In The Great Passage—a film for which Yûya Ishii won Best Director from both the Japanese Academy Awards and Kinema Junpo—the decades-long story of dictionary writers was told with a slow, patient accumulation of detail, lives and loves built out of the tiniest of gestures and moments. In adapting Tahi Saihate’s poetry collection The Tokyo Night Sky Is Always the Densest Shade of Blue, Ishii adopts a less prosaic, more eclectic style, mixing techniques and tones in an unstable but sweet story of young love. Sosuke Ikematsu plays Shinji, a young construction worker with one functioning eye who kindles a kind of romance with Mika (Shizuka Ishibashi), a nurse and occasional bartender. Both are mopey, urban-loner-lost-in-the-crowd types, characters familiar in cinema going back to Paul Fejos’s Lonesome at least. They’re haunted by death, both in their pasts (a long-lost mother) and their present (a friend and a boyfriend) and barely able to communicate (Shinji alternates between eerie muteness and non-stop babble).

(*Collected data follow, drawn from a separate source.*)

What follows belongs to an exercise in optimizing a design on an open flow for small area and a short achievable clock period; a production flow would make more cautious choices. Only simulation tests tie the RTL to the original design; equivalence was not proved. The clock port is modelled as an ideal driver; clocking choices that lean on that would not hold on a real chip.

rev 12:
## mul_pipe
module mul_pipe (
    input  logic        clk,
    input  logic        reset_n,
    input  logic        valid_i,
    input  logic [2:0]  funct3_i,
    input  logic [31:0] op1_data_i,
    input  logic [31:0] op2_data_i,
    input  logic [4:0]  rd_i,
    input  logic        ctrl_reg_write_i,
    input  logic        flush_i,
    output logic        valid_result_o,
    output logic [31:0] result_o,
    output logic [4:0]  rd_o,
    output logic        ctrl_reg_write_o,
    output logic        op_ending_o,
    output logic        busy_o,
    output logic        unsupported_o
);
export LEC_CHECK = 0
export ABC_AREA = 1
export CAP_MARGIN = 20
export CORE_MARGIN = 2
export CORE_UTILIZATION = 40
export SETUP_SLACK_MARGIN = 5
export SLEW_MARGIN = 20
create_clock -name core_clock -period 10.0 [get_ports {clk}]
standard.sh (not shown) runs the stock make flow with config.mk's settings and CLKGATE_MAP_FILE= SYNTH_SCRIPT=/design/flow/synth_recipe.tcl, a recipe that flattens the netlist after the stock synthesis.
==> flow/flow/run.sh <==
#!/bin/bash
# Own layout flow: the standard flow with these changes.
#  1. Synthesis: ORFS's synth.tcl, but Yosys's generic ABC pass before adder
#     extraction is skipped and only full adders are extracted, so the
#     design's explicit full adders map to full-adder cells without inverters.
#     The registers are exactly those of the standard synthesis.
#  2. After CTS (POST_CTS_TCL hook), the clock of the internal E1 pipeline
#     registers is delayed (useful skew between internal registers only) and
#     setup and hold are repaired there, since CTS's own repair is skipped.
#  3. Port buffers are the smallest buffer; the clock tree uses clkbuf_8 and
#     no dummy loads.
#  4. Timing repair aims at a shorter period than the constraint (setup margin).
# Each tool's output goes to a log file in the work folder.
set -euo pipefail
W=$PWD
# the modified synthesis script
sed -e 's|synth -top $::env(DESIGN_NAME) -run fine: {\*}$synth_full_args|synth -top $::env(DESIGN_NAME) -run fine: -noabc {*}$synth_full_args|' \
    -e 's|extract_fa {\*}\[dont_use_extract_fa_args\]|extract_fa -fa|' \
    "$FLOW_HOME/scripts/synth.tcl" > "$W/own_synth.tcl"
grep -q -- '-run fine: -noabc' "$W/own_synth.tcl"
grep -q -- 'extract_fa -fa' "$W/own_synth.tcl"
sed -e "s|source \$::env(SCRIPTS_DIR)/synth.tcl|source $W/own_synth.tcl|" synth_recipe.tcl > "$W/own_synth_recipe.tcl"
grep -q "own_synth.tcl" "$W/own_synth_recipe.tcl"
sed -e "s|SYNTH_SCRIPT=[^ ]*|SYNTH_SCRIPT=$W/own_synth_recipe.tcl|" standard.sh > "$W/own_standard.sh"
grep -q "own_synth_recipe.tcl" "$W/own_standard.sh"
# repair aims at a period well below the 10 ns constraint (setup margin)
EXTRA=("SETUP_SLACK_MARGIN=5.5")
# smallest buffers on the ports (timing repair upsizes where needed), and a
# clock tree of smaller buffers without dummy loads
EXTRA+=("BUFFER_PORTS_ARGS=-buffer_cell sky130_fd_sc_hd__buf_1")
EXTRA+=("CTS_ARGS=-sink_clustering_enable -repair_clock_nets -dont_use_dummy_load -buf_list sky130_fd_sc_hd__clkbuf_8")
if [[ -f "$W/flow/skew.tcl" ]]; then
  EXTRA+=("POST_CTS_TCL=$W/flow/skew.tcl" "SKIP_CTS_REPAIR_TIMING=1")
fi
bash "$W/own_standard.sh" "${EXTRA[@]}" finish > "$W/make_flow.log" 2>&1
test -s "$W/out/final.def"
Other scripts of this flow, unchanged in this note and not shown: flow/flow/skew.tcl
Inputs modified between rev 12 and rev 13:
--- a/flow/flow/run.sh
+++ b/flow/flow/run.sh
@@ -2 +2 @@
-# Own layout flow: the standard flow with these changes.
+# Own layout flow: the standard flow with two changes.
@@ -10,3 +10 @@
-#  3. Port buffers are the smallest buffer; the clock tree uses clkbuf_8 and
-#     no dummy loads.
-#  4. Timing repair aims at a shorter period than the constraint (setup margin).
+#  3. Timing repair aims at a shorter period than the constraint (setup margin).
@@ -28,4 +25,0 @@
-# smallest buffers on the ports (timing repair upsizes where needed), and a
-# clock tree of smaller buffers without dummy loads
-EXTRA+=("BUFFER_PORTS_ARGS=-buffer_cell sky130_fd_sc_hd__buf_1")
-EXTRA+=("CTS_ARGS=-sink_clustering_enable -repair_clock_nets -dont_use_dummy_load -buf_list sky130_fd_sc_hd__clkbuf_8")
Delta (rev 13 minus rev 12): total wirelength of the detailed-routed design shows an increase of 0.37%; worst setup skew after layout flat; global-route usage over all layers shows no meaningful change.

## afterwards: timing with drivers on the ports
The results above use ideal ports. As a check the final layouts listed here were re-extracted and re-timed, cells and wires unchanged. Step 1, drivers: a clkbuf_16 drives clk and a buf_2 each remaining input, both assumed. Step 2, shift: input delay + t, output delay - t, t = (earliest + latest rising clock arrival at the registers) / 2. This alone moves slack from input paths to output paths. Three values: ideal ports, drivers, drivers and shift; two values: the first two.
run | t (ns) | slack for setup (ns) | worst setup path after step 2 | latest minus earliest clock arrival (ns) | worst register clock-pin slew, ns | pins driven straight from the clock port
rev 12 | 1.240 | 5.548 / 5.524 / 5.524 | input to output | 1.155 / 1.155 | 0.08 / 0.08 | 1
rev 13 | 1.192 | 5.605 / 5.583 / 5.583 | input to output | 1.152 / 1.152 | 0.12 / 0.12 | 1
Clock arrivals are far apart in rev 12 and rev 13, so t is only a midpoint there and step 2 fits no single register. The setup slack of rev 12, which loses most, moves by -0.024 ns with the drivers and by -0.024 ns with both steps.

Ishii throws in some animated sequences, lots of rapid cityscape montages, a handful of POV shots from Shinji’s half-vision (blacking out the left side of the frame) and the occasional deadpan oddity to keep things interesting, but ultimately the desolation of the film is only leavened by the purity of its romance.


Published as part of Japan Cuts 2017.